What the exercise asks
Read the records below and copy each line that contains "consumed".

[Task material — start]

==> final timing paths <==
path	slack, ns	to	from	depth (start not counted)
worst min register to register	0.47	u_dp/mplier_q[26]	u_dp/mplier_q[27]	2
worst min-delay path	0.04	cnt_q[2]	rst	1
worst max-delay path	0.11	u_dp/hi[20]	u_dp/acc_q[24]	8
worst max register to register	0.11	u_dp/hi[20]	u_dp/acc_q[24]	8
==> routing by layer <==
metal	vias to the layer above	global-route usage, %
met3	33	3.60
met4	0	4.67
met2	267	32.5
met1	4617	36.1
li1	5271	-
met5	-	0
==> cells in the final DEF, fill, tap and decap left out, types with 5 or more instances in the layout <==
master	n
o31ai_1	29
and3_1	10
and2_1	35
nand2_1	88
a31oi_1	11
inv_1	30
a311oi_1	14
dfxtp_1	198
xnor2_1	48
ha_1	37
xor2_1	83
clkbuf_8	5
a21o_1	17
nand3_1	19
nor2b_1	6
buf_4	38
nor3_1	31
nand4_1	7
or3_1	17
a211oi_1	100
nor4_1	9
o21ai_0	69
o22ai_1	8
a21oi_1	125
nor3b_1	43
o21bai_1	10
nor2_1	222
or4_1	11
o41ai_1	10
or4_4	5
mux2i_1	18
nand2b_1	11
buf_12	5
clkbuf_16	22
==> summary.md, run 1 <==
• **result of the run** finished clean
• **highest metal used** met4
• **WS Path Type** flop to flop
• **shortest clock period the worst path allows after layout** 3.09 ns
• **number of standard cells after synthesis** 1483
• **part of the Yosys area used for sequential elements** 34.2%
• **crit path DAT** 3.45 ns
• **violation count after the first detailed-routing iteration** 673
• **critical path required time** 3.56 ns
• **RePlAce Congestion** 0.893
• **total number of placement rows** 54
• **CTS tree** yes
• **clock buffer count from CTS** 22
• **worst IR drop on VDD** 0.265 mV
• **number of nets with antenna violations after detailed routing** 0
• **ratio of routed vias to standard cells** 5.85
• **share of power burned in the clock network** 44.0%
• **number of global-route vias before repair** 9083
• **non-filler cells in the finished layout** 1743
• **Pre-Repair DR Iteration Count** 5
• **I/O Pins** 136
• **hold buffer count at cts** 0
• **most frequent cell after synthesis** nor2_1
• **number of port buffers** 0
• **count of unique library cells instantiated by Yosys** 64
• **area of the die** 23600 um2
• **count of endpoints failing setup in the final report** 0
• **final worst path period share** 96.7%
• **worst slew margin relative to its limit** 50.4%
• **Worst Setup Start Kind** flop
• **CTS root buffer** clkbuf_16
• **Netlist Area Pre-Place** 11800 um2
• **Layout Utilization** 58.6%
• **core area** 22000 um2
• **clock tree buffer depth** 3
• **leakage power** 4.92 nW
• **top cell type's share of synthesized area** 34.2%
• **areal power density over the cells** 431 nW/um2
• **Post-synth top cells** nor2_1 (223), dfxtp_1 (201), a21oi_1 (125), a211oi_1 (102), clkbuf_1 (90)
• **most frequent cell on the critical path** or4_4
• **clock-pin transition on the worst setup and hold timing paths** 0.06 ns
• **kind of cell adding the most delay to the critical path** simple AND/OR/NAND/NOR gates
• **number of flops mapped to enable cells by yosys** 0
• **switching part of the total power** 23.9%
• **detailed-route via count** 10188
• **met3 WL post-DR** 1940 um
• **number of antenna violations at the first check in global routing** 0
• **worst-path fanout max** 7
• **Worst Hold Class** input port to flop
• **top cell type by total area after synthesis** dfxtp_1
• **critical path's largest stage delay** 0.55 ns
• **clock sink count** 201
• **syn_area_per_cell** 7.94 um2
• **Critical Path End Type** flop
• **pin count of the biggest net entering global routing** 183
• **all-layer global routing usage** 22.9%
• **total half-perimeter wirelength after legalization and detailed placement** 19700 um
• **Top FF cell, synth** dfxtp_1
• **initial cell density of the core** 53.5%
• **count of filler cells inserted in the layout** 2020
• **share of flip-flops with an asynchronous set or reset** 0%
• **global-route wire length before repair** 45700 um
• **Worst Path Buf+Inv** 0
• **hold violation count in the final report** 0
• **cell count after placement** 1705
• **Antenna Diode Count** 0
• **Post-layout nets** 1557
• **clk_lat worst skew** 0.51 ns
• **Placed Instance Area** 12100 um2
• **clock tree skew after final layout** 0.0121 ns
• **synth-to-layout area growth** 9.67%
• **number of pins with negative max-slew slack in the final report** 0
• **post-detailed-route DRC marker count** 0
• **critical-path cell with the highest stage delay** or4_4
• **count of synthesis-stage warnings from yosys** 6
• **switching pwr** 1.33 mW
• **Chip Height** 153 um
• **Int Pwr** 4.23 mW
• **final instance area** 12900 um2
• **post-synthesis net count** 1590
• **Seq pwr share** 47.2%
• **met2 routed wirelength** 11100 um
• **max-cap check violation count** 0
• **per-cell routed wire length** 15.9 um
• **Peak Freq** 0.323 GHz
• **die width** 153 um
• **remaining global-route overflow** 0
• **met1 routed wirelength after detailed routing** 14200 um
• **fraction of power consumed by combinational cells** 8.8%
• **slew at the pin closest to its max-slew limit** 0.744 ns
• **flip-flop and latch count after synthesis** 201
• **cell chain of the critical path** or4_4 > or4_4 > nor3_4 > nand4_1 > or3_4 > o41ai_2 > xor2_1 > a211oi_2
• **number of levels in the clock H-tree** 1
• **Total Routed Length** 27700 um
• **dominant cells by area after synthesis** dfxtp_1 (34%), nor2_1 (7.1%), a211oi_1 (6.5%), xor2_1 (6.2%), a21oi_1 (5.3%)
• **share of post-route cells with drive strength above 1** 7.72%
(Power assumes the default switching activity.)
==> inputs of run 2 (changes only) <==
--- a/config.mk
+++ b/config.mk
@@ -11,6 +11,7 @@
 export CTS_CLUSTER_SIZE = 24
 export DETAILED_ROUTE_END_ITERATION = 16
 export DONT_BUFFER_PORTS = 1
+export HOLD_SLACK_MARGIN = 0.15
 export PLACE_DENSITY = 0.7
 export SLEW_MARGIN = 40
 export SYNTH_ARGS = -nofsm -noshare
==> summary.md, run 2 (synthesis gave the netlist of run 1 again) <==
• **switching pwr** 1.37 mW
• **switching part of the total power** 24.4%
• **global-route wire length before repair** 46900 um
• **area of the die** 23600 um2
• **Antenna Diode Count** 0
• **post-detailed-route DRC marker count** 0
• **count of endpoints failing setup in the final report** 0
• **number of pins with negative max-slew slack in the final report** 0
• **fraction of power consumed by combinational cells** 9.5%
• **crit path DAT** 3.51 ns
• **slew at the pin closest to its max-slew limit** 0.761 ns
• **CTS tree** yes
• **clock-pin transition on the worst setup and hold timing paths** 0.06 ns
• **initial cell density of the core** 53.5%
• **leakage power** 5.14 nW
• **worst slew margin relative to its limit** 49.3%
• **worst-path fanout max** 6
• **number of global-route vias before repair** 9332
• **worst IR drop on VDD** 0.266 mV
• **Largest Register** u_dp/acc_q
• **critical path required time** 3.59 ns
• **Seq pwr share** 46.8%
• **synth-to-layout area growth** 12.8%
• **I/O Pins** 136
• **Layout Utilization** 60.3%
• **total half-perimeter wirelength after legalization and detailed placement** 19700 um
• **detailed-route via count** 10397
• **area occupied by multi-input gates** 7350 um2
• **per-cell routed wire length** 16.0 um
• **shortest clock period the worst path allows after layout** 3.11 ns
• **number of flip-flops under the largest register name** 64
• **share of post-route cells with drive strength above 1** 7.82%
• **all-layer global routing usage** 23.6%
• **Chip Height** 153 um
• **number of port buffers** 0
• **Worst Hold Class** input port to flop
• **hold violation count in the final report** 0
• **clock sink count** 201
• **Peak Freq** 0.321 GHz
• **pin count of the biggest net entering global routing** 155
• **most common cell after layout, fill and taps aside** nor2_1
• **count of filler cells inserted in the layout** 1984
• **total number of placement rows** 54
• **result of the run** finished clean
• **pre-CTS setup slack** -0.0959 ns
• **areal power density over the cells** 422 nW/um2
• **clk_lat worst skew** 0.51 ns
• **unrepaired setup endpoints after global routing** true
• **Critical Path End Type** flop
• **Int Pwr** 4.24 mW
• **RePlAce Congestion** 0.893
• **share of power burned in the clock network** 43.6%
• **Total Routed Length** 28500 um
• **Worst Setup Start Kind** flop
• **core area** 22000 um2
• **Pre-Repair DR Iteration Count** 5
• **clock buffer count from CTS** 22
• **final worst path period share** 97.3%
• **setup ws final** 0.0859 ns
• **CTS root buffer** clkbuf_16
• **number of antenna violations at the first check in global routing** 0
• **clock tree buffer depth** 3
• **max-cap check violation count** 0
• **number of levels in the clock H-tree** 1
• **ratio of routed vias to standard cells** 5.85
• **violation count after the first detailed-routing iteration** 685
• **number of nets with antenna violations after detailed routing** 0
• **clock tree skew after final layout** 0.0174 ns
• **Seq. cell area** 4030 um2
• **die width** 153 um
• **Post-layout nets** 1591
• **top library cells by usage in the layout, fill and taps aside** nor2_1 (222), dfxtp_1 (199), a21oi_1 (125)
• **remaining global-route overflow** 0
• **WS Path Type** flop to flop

[Task material — finish]

Output of the task
• **fraction of power consumed by combinational cells** 8.8%
• **fraction of power consumed by combinational cells** 9.5%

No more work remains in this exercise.